No he vivido mucho tiempo en otros países como para saber con qué frecuencia, en la escena nacional, ocurre una estupidez que todos salen a aplaudir, para luego cogerse de las manos y celebrar.

Pero sí lo he hecho lo suficiente aquí en Colombia, y aunque uno pensaría que me he acostumbrado, resulta que no. La constancia con que se suceden los sinsentidos en este país es increíblemente rápida.

Por ejemplo, ahora quieren hacer un Día Nacional sin Licor:

“Queremos mandarle un mensaje a los colombianos, un mensaje social, donde entendamos que debemos consumir licor de manera responsable y que un día en el año hagamos una actividad cívica, cultural y educativa donde todos nos pongamos la mano en el corazón y asumamos con responsabilidad las consecuencias para nuestra salud y para la economía familiar por el consumo en exceso de licor”, indicó [la representante a la Cámara Lina María Barrera Rueda].

Pues la iniciativa les quedó muy mal.
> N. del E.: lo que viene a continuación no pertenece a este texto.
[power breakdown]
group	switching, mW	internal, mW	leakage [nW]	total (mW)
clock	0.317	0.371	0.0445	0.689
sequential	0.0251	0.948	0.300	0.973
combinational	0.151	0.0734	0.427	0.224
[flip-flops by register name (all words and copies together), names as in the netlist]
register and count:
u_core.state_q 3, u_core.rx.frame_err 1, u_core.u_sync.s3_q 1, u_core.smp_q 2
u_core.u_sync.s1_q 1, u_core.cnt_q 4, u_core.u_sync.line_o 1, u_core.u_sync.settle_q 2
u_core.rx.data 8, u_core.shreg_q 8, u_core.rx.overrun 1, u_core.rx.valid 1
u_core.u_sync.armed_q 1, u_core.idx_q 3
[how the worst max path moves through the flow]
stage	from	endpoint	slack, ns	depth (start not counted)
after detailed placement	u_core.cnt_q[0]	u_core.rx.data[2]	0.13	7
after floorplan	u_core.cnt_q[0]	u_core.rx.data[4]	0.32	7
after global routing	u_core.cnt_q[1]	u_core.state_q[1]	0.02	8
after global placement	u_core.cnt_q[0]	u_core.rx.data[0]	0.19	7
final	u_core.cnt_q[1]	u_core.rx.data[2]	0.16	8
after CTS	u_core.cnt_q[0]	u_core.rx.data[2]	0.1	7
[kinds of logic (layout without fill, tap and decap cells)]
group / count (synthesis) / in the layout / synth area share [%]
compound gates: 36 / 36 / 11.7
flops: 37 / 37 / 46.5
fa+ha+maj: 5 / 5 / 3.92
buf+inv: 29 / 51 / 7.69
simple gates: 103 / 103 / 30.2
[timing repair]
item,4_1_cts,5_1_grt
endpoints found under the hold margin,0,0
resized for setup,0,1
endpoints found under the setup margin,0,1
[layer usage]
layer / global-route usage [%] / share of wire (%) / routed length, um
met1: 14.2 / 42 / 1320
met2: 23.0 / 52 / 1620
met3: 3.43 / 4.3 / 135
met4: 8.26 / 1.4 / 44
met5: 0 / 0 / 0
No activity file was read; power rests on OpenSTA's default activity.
===== src/rtl/cv32e41s_pkg.sv =====
// Shared constants and types for the xsecure LFSR: default taps and seed, the per-cycle
// controller operation, and the fields the LFSR exports into the xsecure control bundle.
package cv32e41s_pkg;

  localparam logic [31:0] LFSR_POLY_DEFAULT = 32'h8000_0057;
  localparam logic [31:0] LFSR_SEED_DEFAULT = 32'h2AA5_5AA5;

  // Decoded per cycle, priority LOAD > RECOVER > STEP > IDLE
  typedef enum logic [1:0] {
    LfsrIdle    = 2'd0,
    LfsrStep    = 2'd1,
    LfsrLoad    = 2'd2,
    LfsrRecover = 2'd3
  } lfsr_op_e;

  typedef struct packed {
    logic [31:0] lfsr0;
    logic        cntrst;
  } xsecure_ctrl_t;

endpackage


===== src/rtl/cv32e41s_lfsr_step.sv =====
// One Galois LFSR step: shift right, fold the tap mask in when the dropped bit is set.
module cv32e41s_lfsr_step #(
  parameter logic [31:0] POLY = 32'h8000_0057
) (
  input  logic [31:0] lfsr_i,
  output logic [31:0] lfsr_o
);

  assign lfsr_o = (lfsr_i >> 1) ^ (lfsr_i[0] ? POLY : 32'h0);

endmodule


===== src/rtl/cv32e41s_xsecure_lfsr.sv =====
// Seedable LFSR for dummy/hint instruction randomisation, with lockup recovery to a
// fixed seed and a registered counter-reset request on every seed or cpuctrl write.
module cv32e41s_xsecure_lfsr
  import cv32e41s_pkg::*;
#(
  parameter logic [31:0] LFSR_POLY         = LFSR_POLY_DEFAULT,
  parameter logic [31:0] LFSR_DEFAULT_SEED = LFSR_SEED_DEFAULT
) (
  input  logic        clk,
  input  logic        rst,
  input  logic        enable_i,
  input  logic        shift_i,
  input  logic        seed_we_i,
  input  logic [31:0] seed_wdata_i,
  input  logic        cpuctrl_we_i,
  output logic [31:0] lfsr_o,
  output logic [31:0] seed_rdata_o,
  output logic        cntrst_o,
  output logic        lockup_o
);

  logic [31:0] r_lfsr;
  logic        r_cntrst;
  logic        r_lockup;

  logic [31:0] w_lfsr_step;
  logic [31:0] w_lfsr_d;
  logic        w_lockup_d;
  logic        w_seed_zero;
  lfsr_op_e    w_op;

  cv32e41s_lfsr_step #(
    .POLY (LFSR_POLY)
  ) u_step (
    .lfsr_i (r_lfsr),
    .lfsr_o (w_lfsr_step)
  );

  assign w_seed_zero = (seed_wdata_i == 32'h0);

  always_comb begin
    w_op = LfsrIdle;
    if (seed_we_i) begin
      w_op = LfsrLoad;
    end else if (r_lfsr == 32'h0) begin
      w_op = LfsrRecover;
    end else if (shift_i && enable_i) begin
      w_op = LfsrStep;
    end
  end

  always_comb begin
    w_lfsr_d   = r_lfsr;
    w_lockup_d = 1'b0;
    unique case (w_op)
      LfsrLoad: begin
        // A zero seed would lock the LFSR, so it is replaced and flagged
        w_lfsr_d   = w_seed_zero ? LFSR_DEFAULT_SEED : seed_wdata_i;
        w_lockup_d = w_seed_zero;
      end
      LfsrRecover: begin
        w_lfsr_d   = LFSR_DEFAULT_SEED;
        w_lockup_d = 1'b1;
      end
      LfsrStep: w_lfsr_d = w_lfsr_step;
      LfsrIdle: w_lfsr_d = r_lfsr;
      default:  w_lfsr_d = r_lfsr;
    endcase
  end

  always_ff @(posedge clk or posedge rst) begin
    if (rst) begin
      r_lfsr   <= LFSR_DEFAULT_SEED;
      r_cntrst <= 1'b0;
      r_lockup <= 1'b0;
    end else begin
      r_lfsr   <= w_lfsr_d;
      r_cntrst <= seed_we_i | cpuctrl_we_i;
      r_lockup <= w_lockup_d;
    end
  end

  assign lfsr_o       = r_lfsr;
  assign seed_rdata_o = r_lfsr;
  assign cntrst_o     = r_cntrst;
  assign lockup_o     = r_lockup;

endmodule


===== config.mk =====
export PLATFORM = sky130hd
export DESIGN_NAME = cv32e41s_xsecure_lfsr
export DESIGN_NICKNAME = d
export VERILOG_FILES = /design/src/rtl/cv32e41s_pkg.sv /design/src/rtl/cv32e41s_lfsr_step.sv /design/src/rtl/cv32e41s_xsecure_lfsr.sv
export SDC_FILE = /design/constraint.sdc
export NUM_CORES = 1
export LEC_CHECK = 0
export ABC_AREA = 1
export CORE_UTILIZATION = 40
export CTS_CLUSTER_DIAMETER = 80
export DETAILED_ROUTE_END_ITERATION = 8
export DONT_BUFFER_PORTS = 1
export PLACE_DENSITY_LB_ADDON = 0.1
export SLEW_MARGIN = 20
export SYNTH_ARGS = -nofsm -noshare
export SYNTH_HDL_FRONTEND = slang
export SYNTH_HIERARCHICAL = 1
export SYNTH_SLANG_ARGS = --single-unit

===== constraint.sdc =====
create_clock -name clk -period 2.49 [get_ports clk]
set_input_delay 0 -clock clk [delete_from_list [all_inputs] [get_ports clk]]
set_output_delay 0 -clock clk [all_outputs]
set_load 0.02 [all_outputs]

# After elaboration in Yosys (flattened, before gate mapping)
# Cells that the tools add are included.
# totals
register_bits	34
output_inout_bits	66
wordCells	19
# classes
n_bitwise	2
n_reduce_logical	4
muxes	7
n_eq_ne	3
# ops
operator	n
$pmux 32 s3	1
$logic_not 32->1	2
$mux 32	2
$xor 31x32->32	1
$eq 2x2->1 const B	2
$mux 2	2
$eq 2x1->1 const B	1
$logic_not 2->1	1
$pmux 1 s2	1
$logic_and 1x1->1	1
$mux 1	1
$or 1x1->1	1

# Logic depth before layout (Yosys ltp)
# Gate-level depths: netlist of the first run.
# depth
depth_word	6
depth_mapped	10
depth_no_buf	9

# By module
# The synthesis of the first run kept the hierarchy.
# modules_own_cells
mod	area_each_um2	instances	cells_per_inst
cv32e41s_xsecure_lfsr	2457.4	1	349
cv32e41s_lfsr_step	281.5	1	48

# Worst setup path after synthesis of the first run
# Ideal clock, no wire load.
# synth_path
path_type	flip-flop to flip-flop
startpoint	register r_lfsr[0], in the netlist lfsr_o[0]
endpoint	register r_lfsr[1], in the netlist lfsr_o[1]
path_stages_with_launch	11
synth_period_minus_slack_ns	1.534
required_time_ns	2.364
path_slack_ns	0.956
arrival_time_ns	1.408
cell_sequence	dfstp_2 > nor2_1 > nand2_1 > nor2_2 > nand2_2 > inv_1 > nand2_2 > nand3_4 > buf_6 > nor2_1 > a21oi_2
# synth_via
elab_chain_len	5
elab_cells_between_ends	10
# synth_lines
item	line_no	source
start, declared	cv32e41s_xsecure_lfsr.sv:22	logic [31:0] r_lfsr;
start signal, assigned	cv32e41s_xsecure_lfsr.sv:77	r_lfsr <= w_lfsr_d;
$logic_not 32->1	cv32e41s_xsecure_lfsr.sv:45	end else if (r_lfsr == 32'h0) begin
$mux 2	cv32e41s_xsecure_lfsr.sv:45	
$mux 2	cv32e41s_xsecure_lfsr.sv:43	if (seed_we_i) begin
$eq 2x1->1 / $eq 2x2->1 (equally long branches)	cv32e41s_xsecure_lfsr.sv:55	unique case (w_op)
$pmux 32 s3	cv32e41s_xsecure_lfsr.sv:55	
# Parallel ways exist; a longest one is shown, timed or not.
# A chain may end at the register's enable or synchronous reset.

# Worst setup path after layout of the first run
# layout_path
startpoint	register r_lfsr[9], in the netlist lfsr_o[9]
endpoint	register r_lfsr[13], in the netlist lfsr_o[13]
# layout_via
elab_chain_len	5
elab_cells_between_ends	8
# layout_lines
item	line_no
$logic_not 32->1 *	cv32e41s_xsecure_lfsr.sv:45
$mux 2 *	cv32e41s_xsecure_lfsr.sv:45
$mux 2 *	cv32e41s_xsecure_lfsr.sv:43
$eq 2x1->1 / $eq 2x2->1 (equally long branches)	cv32e41s_xsecure_lfsr.sv:55
$pmux 32 s3	cv32e41s_xsecure_lfsr.sv:55
# Mark *: on every way between the ends. The rest lies on a longest branch, timed or not.

==> reports/results.tsv, run 1 <==
metric	value	unit
core_area	0.006495	mm2
clkTransAtPathRegs	0.08	ns
crit_arrival	2.07	ns
p_int	967.9	uW
ioPinCount	104	
yosysTopAreaCell	dfrtp_1	
nNetsFinal	415	
yosysUniqueCellTypes	22	
crit_required	2.66	ns
yosysWarningCount	6	
holdPathStages	4	
final.setup.worst_slack	0.5882	ns
port-buffer-count	0	
drc	7	
area_delta_synth_final	2.467	%
num_vias	2303	
drtIter0Drc	140	
synthTopCellsByArea	dfrtp_1, buf_4, dfstp_2, nand2_1, nor2_1	
finalHoldViolCount	0	
layout-drive-gt1-share	15.08	%
ys_seq_elements	34	
dp_hpwl	4.762	mm
cts_root_buf	clkbuf_8	
max_slew_margin	66.34	%
ant_nets	0	
pre_cts_slack	0.6476	ns
vias_per_cell	5.062	
leakagePower	0.001385	uW
period_share	76.38	%
grt_overflow	0	
final_common_cell	nand2_1	
grt_max_degree	35	
syn_inst	397	
ctsResizeCount	0	
grt_use_total	21.26	%
clock_sinks	34	
dieWidth	84.75	um
critical_path_class	reg -> reg	
rows	29	
fp.dieH	84.75	um
hold_path_end	lfsr_o[5]	
htree_levels	2	
tightest_slew	0.5044	ns
first_pass_iters	7	
clkLatencyLatePin	0.29	ns
grt_pass1_wl	11.90	mm
end_kind	flip-flop	
numCtsBuffers	5	
setup_violations	0	
switching_share	38.99	%
r2r_end	lfsr_o[13]	
finClkSkew	0.005135	ns
wl	7.246	mm
p_sw	618.5	uW
critPathLaunchType	flip-flop	
rsz0062_at_grt	no	
wl_per_cell	15.93	um
rrSetupSlack	0.59	ns
finalMaxSlewViolations	0	
violations	DRC	
antenna_found_initial	0	
globalplace.congestion	0.7929	
tritoncts	built	
clk_path_buf_depth	2	
synth_seq_area_share	31.75	%
r2r_cells	9	
post-route-min-period	1.902	ns
pwr-share-clk	26.2	%
p_comb_share	21.7	%
first_global_vias	2374	
tns	0	ns
path_max_fanout	19	
hold_path.class	in -> reg	
syn_nets	435	
status	complete, but fails checks	
max_freq	0.5258	GHz
r2r-start	lfsr_o[9]	
cap_violations	0	
design.die.area	0.007182	mm2
num_antenna_cells	0	
post-cts-setup-buffers	0	
p_per_area	565.3	mW/mm2
avgSynthCellArea	6.899	um2
synth_top_area_share	17.36	%
ir_drop	196.1	uV
seqPwrFrac	52.1	%
synth_area	0.002739	mm2
worstHoldStart	seed_we_i	
initial_core_util	42.17	%
final_cell_mix	nand2_1, nor2_1, nand3_1	
==> repair_timing <==
item,in CTS,in global routing
hold endpoints to repair,53,0
endpoints found under the setup margin,0,0
hold buffers,36,0
==> stage by stage <==
stage	std cells	total power [uW]	cell area (um2)	hold WS, ns	utilization, %
finish	455	1586	2806	0.05857	43.21
floorplan	397	1189	2739	0.1093	-
detailed placement	411	1134	2366	0.03648	36.43
global route	455	1676	2806	0.06655	43.21
CTS	455	1594	2806	0.05331	43.21
global placement	411	1131	2366	0.03692	36.43
==> metal layers <==
| metal | GRT usage [%] | vias up | share of wire [%] |
|---|---|---|---|
| met5 | 0 | - | 0 |
| met4 | 7.242 | 0 | 0.79 |
| met3 | 4.621 | 6 | 6.0 |
| met2 | 35.62 | 81 | 49 |
| met1 | 27.16 | 1070 | 44 |
| li1 | - | 1146 | - |
==> cell usage after synthesis <==
library cell  instances
a21oi_1              10
a21oi_2               9
buf_2                 9
buf_4                61
buf_6                 5
dfrtp_1              19
dfstp_2              15
inv_1                42
inv_2                 2
nand2_1              68
nand2_2               2
nand2_4               1
nand3_1              47
nand3_2               1
nand3_4               1
nand4_1               1
nor2_1               63
nor2_2                3
nor2_4                3
o21ai_0              23
o21ai_1               9
or2_2                 3
==> worst max path at each step <==
stage	from	end	slack (ns)
after floorplan	lfsr_o[0]	lfsr_o[1]	0.96
after global placement	lfsr_o[10]	lfsr_o[6]	0.65
after detailed placement	lfsr_o[10]	lfsr_o[6]	0.65
after CTS	lfsr_o[10]	lfsr_o[6]	0.64
after global routing	lfsr_o[20]	lfsr_o[13]	0.48
final	lfsr_o[9]	lfsr_o[13]	0.59
==> worst max-delay path: stages (launching register included) <==
cell and delay [ns]:
dfstp_2 0.69, nor2_1 0.08, nand2_1 0.11, nor2_1 0.06
nand2_1 0.13, inv_1 0.07, nand2_2 0.08, nand3_4 0.23
nor2_1 0.26, a21oi_2 0.06
==> power by group through the flow <==
stage / Clock, uW / Sequential, uW / Combinational, uW
6_report: 416 / 827 / 344
5_1_grt: 449 / 840 / 386
4_1_cts: 421 / 828 / 345
3_5_place_dp: 0 / 838 / 297
3_3_place_gp: 0 / 837 / 294
2_1_floorplan: 0 / 781 / 408
==> sequential cells by signal, indices dropped and copies added, names as in the netlist <==
| signal | cells |
|---|---|
| lockup_o | 1 |
| cntrst_o | 1 |
| lfsr_o | 32 |
==> logic make-up after synthesis <==
family                 after synthesis  synth area share, %
flip-flops                          34                31.75
AND/OR/NAND/NOR                    193                31.25
buffers and inverters              119                26.45
AO/OA/AOI/OAI                       51                10.55
==> area by class of cell <==
cell class / instances / area, um2
Inverter: 44 / 165.2
Timing Repair Buffer: 48 / 450.4
Multi-Input combinational cell: 244 / 1145
Sequential cell: 34 / 869.6
Fill cell: 711 / 3689
Clock buffer: 8 / 80.08
Tap cell: 77 / 96.34
Power figures use the tool's default switching activity.
==> inputs of run 2 (changes only) <==
ABC_AREA = 0   (was 1)
clock period = 1.6 ns   (was 2.49 ns; I/O delays follow)
==> run 2 against run 1 <==
  * Clock skew is 0.00058 ns lower
  * Sequential cell count did not move
  * Critical endpoint is now lfsr_o[19]
  * Global-route usage is 1.6 points lower
  * First-iteration DRC count fell by 9.3%
  * The flow now finishes without violations
  * Sequential share of layout area up 1.7 points
  * Combinational power grew 150%
  * Worst hold slack lost 0.0042 ns
==> reports/results.tsv, run 2 <==
metric	value	unit	change
grt_overflow	0		unchanged
crit_required	1.76	ns	-0.90 ns
final_cell_mix	buf_4, dlygate4sd3_1, dfrtp_1		
finalHoldViolCount	0		unchanged
critPathLaunchType	flip-flop		
place_inst	257		-37%
p_per_area	941.0	mW/mm2	+66%
htree_levels	2		unchanged
ioPinCount	104		unchanged
clkLatencyLatePin	0.28	ns	about the same
yosysUniqueCellTypes	19		-14%
vias_per_cell	5.721		+13%
wl	6.013	mm	-17%
async_reset_ff_share	100.0	%	unchanged
synthTopCellsByArea	dfrtp_1, buf_4, dfstp_2, mux2_2, mux2i_1		
max_freq	0.6507	GHz	+24%
tns	0	ns	unchanged
synth-main-ff-cell	dfrtp_1		
initial_core_util	41.69	%	-0.48 points
clk_path_buf_depth	2		unchanged
largest_reg_flops	32		unchanged
globalplace.congestion	0.7868		-0.77%
setup_violations	0		unchanged
dpl_cell_area	0.002182	mm2	-7.8%
drtIter0Drc	127		-9.3%
num_antenna_cells	0		unchanged
synth_top_area_share	20.59	%	+3.2 points
critical_path_class	reg -> reg		
first_pass_iters	4		-3
clkTransAtPathRegs	0.07	ns	about the same
drc	0		-7
design_area	0.002664	mm2	-5.1%
multi_input_area	939.7	um2	-18%
antenna_found_initial	0		unchanged
final_common_cell	buf_4		
end_kind	flip-flop		
cts_root_buf	clkbuf_8		
first_global_vias	1746		-26%
rows	27		-6.9%
port-buffer-count	0		unchanged
path_max_fanout	33		+14
grt_use_total	19.71	%	-1.6 points
total_power	2507	uW	+58%
nFillCells	544		-23%
synth_area	0.002310	mm2	-16%
layout-drive-gt1-share	42.79	%	+28 points
period_share	96.05	%	+20 points
wl_per_cell	19.98	um	+25%
holdPathStages	3		-1
num_vias	1722		-25%
synth_seq_area_share	37.65	%	+5.9 points
numCtsBuffers	5		unchanged
register_area	869.6	um2	unchanged
fin_cells	301		-34%
nNetsFinal	266		-36%
area_delta_synth_final	15.33	%	
r2r_cells	5		-4
post-route-min-period	1.537	ns	-0.3651 ns
ir_drop	478.7	uV	+140%
synth_edf_count	0		unchanged
ant_nets	0		unchanged
leakagePower	0.001128	uW	-19%
tightest_slew	0.4663	ns	-0.03810 ns
yosysWarningCount	6		unchanged
cap_violations	0		unchanged
syn_nets	258		-41%
dieWidth	77.99	um	-8.0%
finalMaxSlewViolations	0		unchanged
design.die.area	0.006082	mm2	-15%
core_area	0.005540	mm2	-15%
avgSynthCellArea	10.50	um2	+52%
clock_sinks	34		unchanged
grt_max_degree	53		+51%
grt_pass1_wl	9.128	mm	-23%
status	complete, no violations		
netlist_top_cells_count	buf_4, dfrtp_1, nand2_1		
ys_seq_elements	34		unchanged
fp.dieH	77.99	um	-8.0%
yosysMostFrequentCell	buf_4		
syn_inst	220		-45%
hold_path.class	in -> reg		
dp_hpwl	3.901	mm	-18%
yosysTopAreaCell	dfrtp_1		
crit_arrival	1.69	ns	-0.38 ns
postLayoutCoreUtil	48.08	%	+4.9 points
tritoncts	built		
finClkSkew	0.004552	ns	-0.0005828 ns
max_slew_margin	68.63	%	+2.3 points
## run 2: cell count changes after synthesis, sizes merged, moves of 17 or more
cell	previous run	this run
a21oi	19	0
inv	44	1
mux2i	0	17
nand2	71	18
nand3	49	0
nor2	69	2
o21ai	32	1
o31ai	0	17
## run 2: layout make-up
| type | count | share of cell area [%] |
|---|---|---|
| Clock buffer | 8 | 3.006 |
| Timing Repair Buffer | 74 | 25.55 |
| Tap cell | 72 | 3.382 |
| Multi-Input combinational cell | 112 | 35.27 |
| Sequential cell | 34 | 32.64 |
| Inverter | 1 | 0.1409 |
## run 2: critical path, cell delays in order, from the launching register on
cell and delay (ns):
dfrtp_1 0.40, nor4_2 0.35, nand4_1 0.16, nor2_2 0.17, buf_12 0.21, o31ai_1 0.11
## run 2: worst paths after layout
| check | to | slack [ns] | start |
|---|---|---|---|
| min in group asynchronous | lfsr_o[15] | 0.26 | rst |
| hold reg to reg | lfsr_o[31] | 0.78 | lfsr_o[0] |
| setup / recovery | lfsr_o[19] | 0.06 | lfsr_o[24] |
| setup reg to reg | lfsr_o[19] | 0.06 | lfsr_o[24] |
| hold / removal | lfsr_o[10] | 0.05 | seed_we_i |
| max in group asynchronous | lfsr_o[29] | 0.99 | rst |
## run 2: repair_timing
item / 4_1_cts / 5_1_grt
hold buffers: 18 / 18
endpoints found under the setup margin: 33 / 33
resized for setup: 1 / 4
setup buffers: 0 / 0
endpoints found under the hold margin: 53 / 33
cloned: 0 / 0
## run 2: metal layers
layer / global-route usage [%] / part of all wire, %
met5: 0 / 0
met4: 5.000 / 0.95
met3: 6.000 / 7.1
met2: 31.68 / 46
met1: 25.79 / 46
## run 2: cells by family after synthesis
group	count (synthesis)	share of synthesized area [%]
AND/OR/NAND/NOR	41	9.047
multiplexers	33	15.17
flip-flops	34	37.65
buffers and inverters	74	23.02
XOR/XNOR	5	1.896
AO/OA/AOI/OAI	33	13.22
## run 2: report_power, final
part	total, uW	switching [uW]	leakage (uW)	internal, uW
Sequential	1040	64.2	0.000388	980
Clock	609	300	0.0000395	309
Combinational	853	508	0.000700	345
## run 2: metrics by stage
stage	setup slack, ns	hold slack (ns)
floorplan	0.09435	0.1093
global placement	-0.02598	0.02150
detailed placement	-0.02793	0.02581
CTS	0.003171	-0.2000
global route	-0.04868	0.06786
finish	0.06325	0.05439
En primer lugar, las actividades de carácter educativo en estos temas deben ser permanentes.

En segundo lugar, cometen el mismo error de Alcohólicos Anónimos: la sobriedad total no es la respuesta. La respuesta es enseñar mesura.

En tercer lugar, ¿por qué se le va a imponer a toda la sociedad este día, por la conducta de algunos? No tiene ningún sentido.

Por último, esto es pura pantalla. A los legisladores poco o nada les importa la salud de los colombianos. Como siempre, al igual que con el cigarrillo, tienen el chivo expiatorio perfecto: la experiencia nos ha demostrado que el alcohol en exceso y el cigarrillo son nocivos para los humanos.

Pues bien, si estos ‘prohombres’ de la patria realmente se interesaran, también harían jornadas en contra de la religión, toda vez que la experiencia nos ha probado que las creencias irracionales en amigos imaginarios son más nocivas para los humanos que todo el cigarrillo del mundo mezclado con todo el licor del mundo.

Así que gracias por decir que se preocupan por mi bienestar, pero hasta el día que yo no vea a los legisladores señalando lo perniciosas que son las supersticiones, pueden seguir actuando como si yo les importara. No les creeré.

Por cierto, en lo que pude ver del proyecto, no se hace mención explícita a ninguna prohibición. Esperemos que si la iniciativa prospera, siga con su carácter voluntario.